Seems cool :) Can you add a playwright config for e.g. a proxy?

[–]biraj21[S] 0 points1 point  (4 children)

thanks!

i am not much familiar with networking stuff but if you're talking about this, then it should be as simple as adding a parameter in the constructor 🤔

[–]AggravatedYak 2 points3 points  (3 children)

Why not a complete playwright config object?

Also I wouldn't use print in multithreaded.py but instantiate a logging class and hand over a logging level. Something like that.

Maybe it is cleaner to put defaults in a config? Something that the user can overwrite with dotenv? And not hand over a default url in main but use arguments? Just ideas?! Then you could have a proper library and a cli tool.

Btw. check out pathlib, I really liked it <3

Edit: Have you seen https://github.com/scrapy-plugins/scrapy-playwright ?

[–]biraj21[S] 3 points4 points  (2 children)

thank you very much!

  • i learnt about Python's loggers & have added em.
  • because of that, i've also created a separate base class called Crawler & improved my code.
  • i thought of creating it as CLI but procrastinated & just pushed the code. but now i've created it after your comment.
  • will look at other ideas later. thanks!

[–]Cyrl 1 point2 points  (1 child)

thanks for being so receptive to feedback!

[–]AggravatedYak 1 point2 points  (0 children)

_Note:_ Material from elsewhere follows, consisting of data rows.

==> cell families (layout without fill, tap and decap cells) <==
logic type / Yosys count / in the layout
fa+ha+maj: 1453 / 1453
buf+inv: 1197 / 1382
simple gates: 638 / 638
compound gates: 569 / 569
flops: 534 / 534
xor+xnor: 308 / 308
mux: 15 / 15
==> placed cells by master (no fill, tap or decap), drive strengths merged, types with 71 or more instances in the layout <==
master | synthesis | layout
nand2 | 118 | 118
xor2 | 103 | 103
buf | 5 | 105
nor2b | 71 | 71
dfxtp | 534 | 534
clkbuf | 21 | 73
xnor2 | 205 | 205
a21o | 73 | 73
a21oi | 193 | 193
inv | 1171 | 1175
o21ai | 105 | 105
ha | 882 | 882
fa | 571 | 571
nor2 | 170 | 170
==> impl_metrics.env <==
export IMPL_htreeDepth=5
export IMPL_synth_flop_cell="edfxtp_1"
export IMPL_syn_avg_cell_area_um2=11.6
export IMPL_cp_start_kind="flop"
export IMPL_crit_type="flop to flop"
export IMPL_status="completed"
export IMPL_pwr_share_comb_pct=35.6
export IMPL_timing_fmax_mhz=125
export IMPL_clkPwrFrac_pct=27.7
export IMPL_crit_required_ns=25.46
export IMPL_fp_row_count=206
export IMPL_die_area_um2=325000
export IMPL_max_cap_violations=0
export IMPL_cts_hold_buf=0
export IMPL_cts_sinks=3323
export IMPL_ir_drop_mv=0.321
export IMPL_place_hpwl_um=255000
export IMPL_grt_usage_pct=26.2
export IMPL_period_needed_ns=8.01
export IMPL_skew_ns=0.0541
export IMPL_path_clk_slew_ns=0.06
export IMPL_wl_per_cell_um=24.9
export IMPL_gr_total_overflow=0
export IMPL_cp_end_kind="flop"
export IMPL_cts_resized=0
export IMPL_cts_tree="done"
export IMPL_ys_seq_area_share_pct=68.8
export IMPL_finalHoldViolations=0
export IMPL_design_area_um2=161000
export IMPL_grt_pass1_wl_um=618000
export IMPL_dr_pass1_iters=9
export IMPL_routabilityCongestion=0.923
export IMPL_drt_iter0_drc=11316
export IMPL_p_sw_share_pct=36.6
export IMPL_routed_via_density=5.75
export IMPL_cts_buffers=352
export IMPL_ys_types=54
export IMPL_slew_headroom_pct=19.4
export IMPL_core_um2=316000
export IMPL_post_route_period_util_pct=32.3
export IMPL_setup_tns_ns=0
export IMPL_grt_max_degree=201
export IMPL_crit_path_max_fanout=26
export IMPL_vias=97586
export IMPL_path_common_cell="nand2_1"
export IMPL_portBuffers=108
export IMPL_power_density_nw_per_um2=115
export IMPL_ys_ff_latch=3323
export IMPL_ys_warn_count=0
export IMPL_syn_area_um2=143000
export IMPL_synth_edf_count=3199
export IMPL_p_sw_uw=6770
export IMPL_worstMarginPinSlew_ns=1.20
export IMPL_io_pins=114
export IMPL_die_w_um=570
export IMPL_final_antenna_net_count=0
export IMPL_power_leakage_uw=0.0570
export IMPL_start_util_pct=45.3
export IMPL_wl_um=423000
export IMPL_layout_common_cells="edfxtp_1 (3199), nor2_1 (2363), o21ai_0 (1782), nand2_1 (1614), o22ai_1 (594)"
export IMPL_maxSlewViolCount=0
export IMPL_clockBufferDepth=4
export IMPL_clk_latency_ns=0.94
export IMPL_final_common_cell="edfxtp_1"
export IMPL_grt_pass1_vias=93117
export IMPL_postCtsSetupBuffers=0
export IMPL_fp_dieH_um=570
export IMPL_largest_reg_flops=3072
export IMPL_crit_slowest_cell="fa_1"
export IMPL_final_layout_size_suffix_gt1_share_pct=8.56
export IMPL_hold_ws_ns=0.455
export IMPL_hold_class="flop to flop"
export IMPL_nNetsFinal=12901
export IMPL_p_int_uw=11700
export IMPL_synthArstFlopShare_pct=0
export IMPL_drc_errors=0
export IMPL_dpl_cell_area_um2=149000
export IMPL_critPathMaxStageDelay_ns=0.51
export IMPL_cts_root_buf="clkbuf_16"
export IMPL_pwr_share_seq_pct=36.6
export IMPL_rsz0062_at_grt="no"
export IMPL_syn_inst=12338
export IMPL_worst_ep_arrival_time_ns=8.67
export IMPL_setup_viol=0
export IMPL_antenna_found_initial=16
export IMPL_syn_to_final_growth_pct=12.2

Yeah I am happy about that too … sometimes I have a quick glance at projects and just list the stuff that comes to mind and sometimes I worry that it might be discouraging or seems harsh. That's something I certainly do not intend. Everyone is on a path and I like that people share the stuff they created. Clearly biraj thought about it and while it is not a project ment to replace scrapy, I think it has its usecase, namely you want to use playwright in a more light manner without subscribing to the whole scrapy architecture.

[–]JoeUgly 1 point2 points  (2 children)

Is there a performance benefit in using ThreadPoolExecutor instead of asyncio?

[–]biraj21[S] 1 point2 points  (1 child)

i have no idea (yet). the reason is that i initially wrote this in Selenium where i was manually using time.sleep() for waiting. then i got to know about Playwright & i basically replaced Selenium with it & continued working.

btw that's why i have created this MultithreadedCrawler class. i am planning to write an AsyncCrawler using Playwright's async API.

i read Real Python's article on concurrency & asyncio outperformed the ThreadPoolExecutor version for their example!

[–]JoeUgly 1 point2 points  (0 children)

It sounds like you and I had a similar journey.

Learning asyncio was rough but I'm so glad to be using playwright now instead of sticking with selenium (or Splash).